Tullio Lombardo (metà del XV secoloVenezia, 17 novembre 1532) è stato uno scultore e architetto italiano.


Doppio ritratto in posa antica, Galleria Franchetti, Venezia
Lo stesso argomento in dettaglio: Lombardo (famiglia).

Non si conosce con precisione data e luogo di nascita di Tullio, che era figlio di Pietro Lombardo e fratello di Antonio, entrambi scultori e architetti come lui. Per avere un'idea sull'anno di nascita, ci si può basare su una nota della Laus perspectivae dell'umanista Matteo Colacio, pubblicata nel De verbo, civilitate et de genere artis rhetoricae (edito nel 1486, ma scritto entro il 1475): nel testo i due figli di Pietro sono citati come surgentes, ovvero "apprendisti". Poiché tale apprendistato si sarebbe svolto in occasione dell'impresa nella chiesa di San Giobbe (si veda sotto), si può supporre che nel 1470-1471 i due fratelli non avevano ancora raggiunto la maggiore età, avendo circa quindici anni.

Tullio fece i primi passi in campo artistico alla bottega del padre e la sua prima opera attribuita un tondo con San Marco nella cappella presbiteriale della chiesa di San Giobbe a Venezia, dove Pietro lavorava alla sepoltura del doge Cristoforo Moro (morto nel 1471). Il tondo, situato nell'intradosso di uno dei pilastri della cappella, mostra già una certa riconoscibilità stilistica, con evidente influenze padovane, legate all'uso di scorci prospettici.

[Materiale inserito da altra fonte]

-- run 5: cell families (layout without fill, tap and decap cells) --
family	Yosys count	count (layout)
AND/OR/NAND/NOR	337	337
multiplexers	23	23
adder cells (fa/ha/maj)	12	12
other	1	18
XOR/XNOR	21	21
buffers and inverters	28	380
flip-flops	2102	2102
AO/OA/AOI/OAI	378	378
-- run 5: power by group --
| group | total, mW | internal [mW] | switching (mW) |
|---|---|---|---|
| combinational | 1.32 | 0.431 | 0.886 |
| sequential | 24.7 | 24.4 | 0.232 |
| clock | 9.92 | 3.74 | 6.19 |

Il debutto vero e proprio dell'artista si ebbe nel cantiere di Santa Maria dei Miracoli, iniziato nel 1481 da Pietro e portato avanti con rapidità. La mano di Tullio è stata riconosciuta nelle patere esterne inserite nell'intradosso dei portali, in particolare in quella centrale (Circoncisione, molto rovinata) e nel secondo laterale (Santa Chiara in estasi e stimmate di san Francesco). Inoltre gli sono attribuiti alcuni angioletti angolari e le statue di coronamento del timpano col Padre Eterno e angeli, nonché, all'interno, i busti di Santa Chiara e San Francesco, il thiasos marino nell'arco trionfale e, in collaborazione con altri, i tondi degli Evangelisti nei peducci della cupola. Queste opere vengono datate entro la fine del secolo.

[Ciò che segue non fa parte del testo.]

This is an optimization exercise on Yosys and OpenROAD, whose aim is small area, a short achievable clock period and few clock cycles per item, not a production implementation. At most, simulation tests tie the RTL to the original design; equivalence was not proved. Power is estimated from default activity; no workload was simulated.

// tc_dot_product
module tc_dot_product #(
    parameter int shape_k    = SHAPE_K_DEF,
    parameter int in_width   = IN_WIDTH_DEF,
    parameter int depth_warp = DEPTH_WARP_DEF,
    parameter int fifo_depth = FIFO_DEPTH_DEF
) (
    input  logic                          clk,
    input  logic                          reset_i,
    input  logic [shape_k*in_width-1:0]   a_i,
    input  logic [shape_k*in_width-1:0]   b_i,
    input  logic [C_WIDTH-1:0]            c_i,
    input  tc_pkg::tc_op_e                        op_i,
    input  logic [IDXW_WIDTH-1:0]         ctrl_reg_idxw_i,
    input  logic [depth_warp-1:0]         ctrl_warpid_i,
    input  logic                          in_valid_i,
    input  logic                          out_ready_i,
    output logic                          in_ready_o,
    output logic                          out_valid_o,
    output logic [C_WIDTH-1:0]            result_o,
    output logic                          ovf_o,
    output logic [IDXW_WIDTH-1:0]         ctrl_reg_idxw_o,
    output logic [depth_warp-1:0]         ctrl_warpid_o
);
Size in the first run: ~190 I/O pins, ~0.024 sq mm of cells after synthesis.
Settings: LEC_CHECK=0, CAP_MARGIN=20, CORE_MARGIN=2, CORE_UTILIZATION=40, SETUP_SLACK_MARGIN=2.4, SLEW_MARGIN=20, SYNTH_HIERARCHICAL=1, SYNTH_MINIMUM_KEEP_SIZE=0; clock period 5.5 ns.
run.sh (not shown) runs the stock make flow with config.mk's settings and CLKGATE_MAP_FILE= SYNTH_SCRIPT=/design/flow/synth_recipe.tcl, a recipe that flattens the netlist after the stock synthesis.
Next try:
==> flow/flow/run.sh (new file) <==
#!/bin/bash
# Layout flow: the standard flow unchanged, except that the port buffers
# are sky130_fd_sc_hd__buf_1 instead of the default delay-style buffer.
export BUFFER_PORTS_ARGS="-buffer_cell sky130_fd_sc_hd__buf_1"
bash standard.sh > standard.log 2>&1
==> flow/standard.sh (new file) <==
#!/bin/bash
# synth_recipe.tcl (not shown) runs the flow's synth.tcl, then flattens the netlist and writes it again
# the make line also repeats each setting of config.mk as NAME=value (left out here)
make -C /OpenROAD-flow-scripts/flow DESIGN_CONFIG=/design/flow/config.mk WORK_HOME=/design/flow/orfs CLKGATE_MAP_FILE= SYNTH_SCRIPT=/design/flow/synth_recipe.tcl "${@:-finish}"
removed: flow/run.sh
Outcome:
- final area came out lower by 3.0%
- worst setup slack loses 0.015 ns
- core utilization came out lower by 1.5 points
- critical path depth does not change
- routed wire length came out lower by 0.97%
- cell count is about the same
- power came out lower by 1.9%
- hold slack gains 0.0053 ns
- sequential cell count is unchanged
No run of this note included a check of the RTL's function; only the layout flow was run.

========
Setup of run 1:
tc_dot_product, a different RTL version from the one above (not shown whole).
Size in the first run: roughly 1800 cells after synthesis, roughly 300 flip-flops, roughly 24000 um2 of cells after synthesis.
clock: 5.5 ns
lec_check: 0
cap_margin: 20
core_margin: 2
core_utilization: 40
setup_slack_margin: 2.6
slew_margin: 20
synth_hierarchical: 1
synth_minimum_keep_size: 0
tns_end_percent: 3
standard.sh (not shown) runs the stock make flow with config.mk's settings and CLKGATE_MAP_FILE= SYNTH_SCRIPT=/design/flow/synth_recipe.tcl, a recipe that flattens the netlist after the stock synthesis.
==> flow/flow/run.sh <==
#!/bin/bash
# Layout flow: the standard flow unchanged, except that the port buffers
# are sky130_fd_sc_hd__buf_2 instead of the default delay-style buffer.
export BUFFER_PORTS_ARGS="-buffer_cell sky130_fd_sc_hd__buf_2"
bash standard.sh > standard.log 2>&1
Run 1 reached the final stage; the timing, DRC and antenna checks on its layout passed.
Testbench counts of run 1, summed over its fixed seeds: cycles 3,224, items 3,200.
The inputs of run 2 differ from those of run 1 as listed below.
- TNS_END_PERCENT removed (was 3)
Results
Looking at initial antenna violation count, run 2 sits 1 lower than run 1 does.
On worst hold margin, run 1 and run 2 are neck and neck.
Re share of total power in the clock network: run 2 is 1.1 points down on run 1.
Run 2 vs. run 1: total wirelength of the detailed-routed design climbed 0.95%; number of clock buffers in the layout barely changed; length of routed met2 wiring climbed 1.6%.
Setup changes, run 2 to run 3
==> flow/flow/run.sh <==
#!/bin/bash
# Layout flow: the standard flow unchanged, except that the port buffers
# are sky130_fd_sc_hd__buf_1 instead of the default delay-style buffer.
export BUFFER_PORTS_ARGS="-buffer_cell sky130_fd_sc_hd__buf_1"
bash standard.sh > standard.log 2>&1
[summary]
Compared with run 2, in run 3 post-layout instance area +about 0.5%, count of placed standard cells including taps ~0 delta. Run 2 leaves more setup margin than run 3.
Inputs modified between run 3 and run 4:
- changing SETUP_SLACK_MARGIN from 2.6 to 2.8
==> flow/flow/run.sh <==
#!/bin/bash
# Layout flow: the standard flow unchanged, except that the port buffers
# are sky130_fd_sc_hd__buf_2 instead of the default delay-style buffer.
export BUFFER_PORTS_ARGS="-buffer_cell sky130_fd_sc_hd__buf_2"
bash standard.sh > standard.log 2>&1
==> summary.txt <==
Diff run 3 -> run 4 | final area | up by a few percent. Run 4 vs. run 3: sequential share of layout area went down by 1.1 points. Reported for run 4 and run 3, well-tap cell count turned out identical to the last digit. The setup slack of run 4 is smaller than that of run 3. Cmp run 4 and run 3 / layout cell share with drive strength beyond 1 / higher: run 4. Between run 4 and run 3, the worst hold-check slack does not differ in any meaningful way.

========
Another version of the RTL of tc_dot_product (not shown whole).
Size: ~1,800 cells after synthesis, about 190 I/O pins, ~0.023 sq mm of cells after synthesis.
clock: 5.5 ns
lec_check: 0
cap_margin: 20
core_margin: 2
core_utilization: 40
setup_slack_margin: 2.7
slew_margin: 20
synth_hierarchical: 1
synth_minimum_keep_size: 0
tns_end_percent: 10
==> flow/flow/run.sh <==
#!/bin/bash
# Layout flow: the standard flow unchanged, except that the port buffers
# are sky130_fd_sc_hd__buf_2 instead of the default delay-style buffer.
export BUFFER_PORTS_ARGS="-buffer_cell sky130_fd_sc_hd__buf_2"
bash standard.sh > standard.log 2>&1
The first run finished with timing, DRC and antenna clean.
Testbench counts at the start, summed over its fixed seeds: cycles 3,224, items 3,200.
==> next run, changes <==
--- a/flow/config.mk
+++ b/flow/config.mk
@@ -10,3 +10,5 @@
 export CORE_UTILIZATION = 40
-export SETUP_SLACK_MARGIN = 2.7
+export CTS_CLUSTER_DIAMETER = 60
+export CTS_CLUSTER_SIZE = 30
+export SETUP_SLACK_MARGIN = 2.6
 export SLEW_MARGIN = 20
Maximum frequency climbs by 0.60%.
Worst setup slack is better by 0.017 ns.
Wire length goes down by 0.55%.
Non-clock buffer count decreases by 10.
Via count stays flat.
Final area hardly moves.
Global-route usage barely changes.
Sequential power is about the same.
Synthesized area does not change.
Core utilization hardly moves.
Total power came out lower by 3.3%.
==> next run, changes <==
--- a/flow/config.mk
+++ b/flow/config.mk
@@ -9,5 +9,5 @@
 export CORE_MARGIN = 2
-export CORE_UTILIZATION = 40
-export CTS_CLUSTER_DIAMETER = 60
-export CTS_CLUSTER_SIZE = 30
+export CORE_UTILIZATION = 50
+export CTS_CLUSTER_DIAMETER = 80
+export CTS_CLUSTER_SIZE = 22
 export SETUP_SLACK_MARGIN = 2.6
=>
- final area went down by 3.1%
- cell count went down by 7.1%
- routed wire length went down by 3.9%
- via count went down by 3.8%
- worst setup slack gets worse by 0.092 ns
- utilization went up by 9.5 points
- worst hold slack gets better by 0.0040 ns
- sequential share of layout area went up by 1.1 points
- die area went down by 20%
==> next run, changes <==
--- a/flow/config.mk
+++ b/flow/config.mk
@@ -9,5 +9,3 @@
 export CORE_MARGIN = 2
-export CORE_UTILIZATION = 50
-export CTS_CLUSTER_DIAMETER = 80
-export CTS_CLUSTER_SIZE = 22
+export CORE_UTILIZATION = 40
 export SETUP_SLACK_MARGIN = 2.6
Outcome: Total power increases by 7.4%; worst setup slack gets better by 0.082 ns; wire length is higher by 3.8%; hold slack is worse by 0.012 ns; via count grows by 3.5%; final cell count rose by 7.9%; global-route usage goes down by 5.2 points; design area rises by 2.9%; count of clock-buffer cells in the layout increases by 17; synthesized cell count stays the same.
==> next run, changes <==
--- a/flow/config.mk
+++ b/flow/config.mk
@@ -10,2 +10,4 @@
 export CORE_UTILIZATION = 40
+export CTS_CLUSTER_DIAMETER = 80
+export CTS_CLUSTER_SIZE = 26
 export SETUP_SLACK_MARGIN = 2.6
@@ -14,2 +16,2 @@
 export SYNTH_MINIMUM_KEEP_SIZE = 0
-export TNS_END_PERCENT = 10
+export TNS_END_PERCENT = 5
After rerunning: Sequential cell count is unchanged; via count stays flat; routed wire length hardly moves; combinational power is about the same; cell area is lower by 1.1%; global-route usage decreases by 0.14 points; clock power goes down by 18%; sequential power barely changes; first-iteration DRC count rises by 13%; sequential share of layout area is higher by 0.37 points.
==> next run, changes <==
--- a/flow/config.mk
+++ b/flow/config.mk
@@ -11,3 +11,3 @@
 export CTS_CLUSTER_DIAMETER = 80
-export CTS_CLUSTER_SIZE = 26
+export CTS_CLUSTER_SIZE = 22
 export SETUP_SLACK_MARGIN = 2.6
@@ -16,2 +16,2 @@
 export SYNTH_MINIMUM_KEEP_SIZE = 0
-export TNS_END_PERCENT = 5
+export TNS_END_PERCENT = 10
The new run completed with no timing, DRC or antenna violations.
Critical path depth decreases by 1.
Wire length barely changes.
Cell count hardly moves.
Total power stays flat.
Clock-buffer cell count climbs by 2.
Die area is unchanged.
Hold slack is about the same.
First-iteration DRC count shrinks by 4.3%.
Cell area is about the same.
Core utilization is about the same.

========
== old ==
tc_dot_product with an RTL version that a note above also has.
Size in the first run: ~1800 cells after synthesis, ~300 flip-flops, ~190 I/O pins.
==> flow/config.mk <==
export PLATFORM = sky130hd
export DESIGN_NAME = tc_dot_product
export DESIGN_NICKNAME = tc_dot_product
export VERILOG_FILES = /design/flow/design.v
export SDC_FILE = /design/flow/constraint.sdc
export NUM_CORES = 4
export LEC_CHECK = 0
export CAP_MARGIN = 20
export CORE_MARGIN = 2
export CORE_UTILIZATION = 40
export CTS_BUF_LIST = sky130_fd_sc_hd__clkbuf_4 sky130_fd_sc_hd__clkbuf_8
export SETUP_SLACK_MARGIN = 2.6
export SLEW_MARGIN = 20
export SYNTH_HIERARCHICAL = 1
export SYNTH_MINIMUM_KEEP_SIZE = 0
==> flow/constraint.sdc <==
create_clock -name core_clock -period 5.5 [get_ports {clk}]
set_input_delay 1.1000 -clock core_clock [delete_from_list [all_inputs] [get_ports {clk}]]
set_output_delay 1.1000 -clock core_clock [all_outputs]
set_load 0.01 [all_outputs]
Scripts as last shown in full above: flow/flow/run.sh
Testbench counts of old, summed over its fixed seeds: cycles 3,224, items 3,200.
#### Input delta (new over old)
- CTS_BUF_LIST removed (was sky130_fd_sc_hd__clkbuf_4 sky130_fd_sc_hd__clkbuf_8)
- TNS_END_PERCENT newly set to 10
[summary]
Compared with old, in new proportion of cell area spent on the clock network rose 0.43 points; least setup slack across all paths after layout rose 35 ps; highest clock frequency the design can meet rose 3.8 MHz.

-- port drivers added, routing unchanged --
Ports are ideal in the flow. The routed layouts listed here were re-timed in OpenROAD. Step 1 assumes that a clkbuf_16 drives the clock port and a buf_2 every other input. Step 2 adds t to the input delays and takes it off the output delays; t is the mean of the earliest and latest rising clock arrival at the registers after step 1. Input paths then give back, and output paths get back, about the clock's delay inside the block. a / b / c = ideal / step 1 / step 2; a / b = the first two.
run	shift t [ns]	setup slack, ns	hold WS [ns]	worst setup path at the end	slew at the worst register clock pin (ns)
the first run of note 1	0.611	2.361 / 2.330 / 1.719	0.414 / 0.414 / 0.414	input to register	0.06 / 0.06
the second run of note 1	0.597	2.346 / 2.346 / 1.804	0.419 / 0.419 / 0.419	input to register	0.07 / 0.07
run 1	0.584	2.492 / 2.492 / 2.046	0.416 / 0.416 / 0.416	input to register	0.07 / 0.07
run 2	0.589	2.475 / 2.475 / 2.068	0.416 / 0.416 / 0.416	input to register	0.07 / 0.07
run 3	0.601	2.445 / 2.445 / 2.062	0.418 / 0.418 / 0.418	input to register	0.06 / 0.06
run 4	0.595	2.399 / 2.399 / 2.184	0.418 / 0.418 / 0.418	input to register	0.06 / 0.06
the first run of note 3	0.605	2.578 / 2.596 / 2.001	0.411 / 0.411 / 0.411	input to register	0.06 / 0.06
the second run of note 3	0.620	2.595 / 2.595 / 2.004	0.419 / 0.419 / 0.419	input to register	0.08 / 0.08
the third run of note 3	0.601	2.503 / 2.503 / 2.057	0.423 / 0.423 / 0.423	input to register	0.09 / 0.09
the fourth run of note 3	0.605	2.585 / 2.593 / 2.005	0.411 / 0.411 / 0.411	input to register	0.06 / 0.06
the fifth run of note 3	0.643	2.602 / 2.602 / 1.998	0.425 / 0.425 / 0.425	input to register	0.10 / 0.10
the sixth run of note 3	0.639	2.606 / 2.610 / 1.997	0.423 / 0.423 / 0.423	input to register	0.09 / 0.09
old	0.708	2.459 / 2.459 / 2.055	0.416 / 0.416 / 0.416	input to register	0.08 / 0.08
new	0.587	2.494 / 2.494 / 2.067	0.415 / 0.415 / 0.415	input to register	0.07 / 0.07
After both steps every run listed still meets setup and hold. The setup slack of the first run of note 1, which loses most, moves by -0.031 ns with the drivers and by -0.642 ns with both steps.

Tra il 1485 e il 1490 inoltre Tullio lavorò alla cappella del vescovo Zanetto da Udine nel Duomo di Treviso, citati da Pomponio Gaurico (1504), che ne ricordò l'ammirazione generale suscitata. Sulla cassa del defunto si trovano infatti tritoni canefori e complicatissimi girali di acanto, rifiniti accuratamente e con molti sottosquadri, che Andrea Briosco lodò come somiglianti a oreficerie a bulino. Sulla tomba scolpì anche un San Liberale in preghiera e, dopo il crollo a metà dei lavori (1486), ne ridisegnò anche l'architettura della cappella, suo primo incarico noto in questo campo (ratifica dell'accordo per tali lavoro datata 6 maggio 1488).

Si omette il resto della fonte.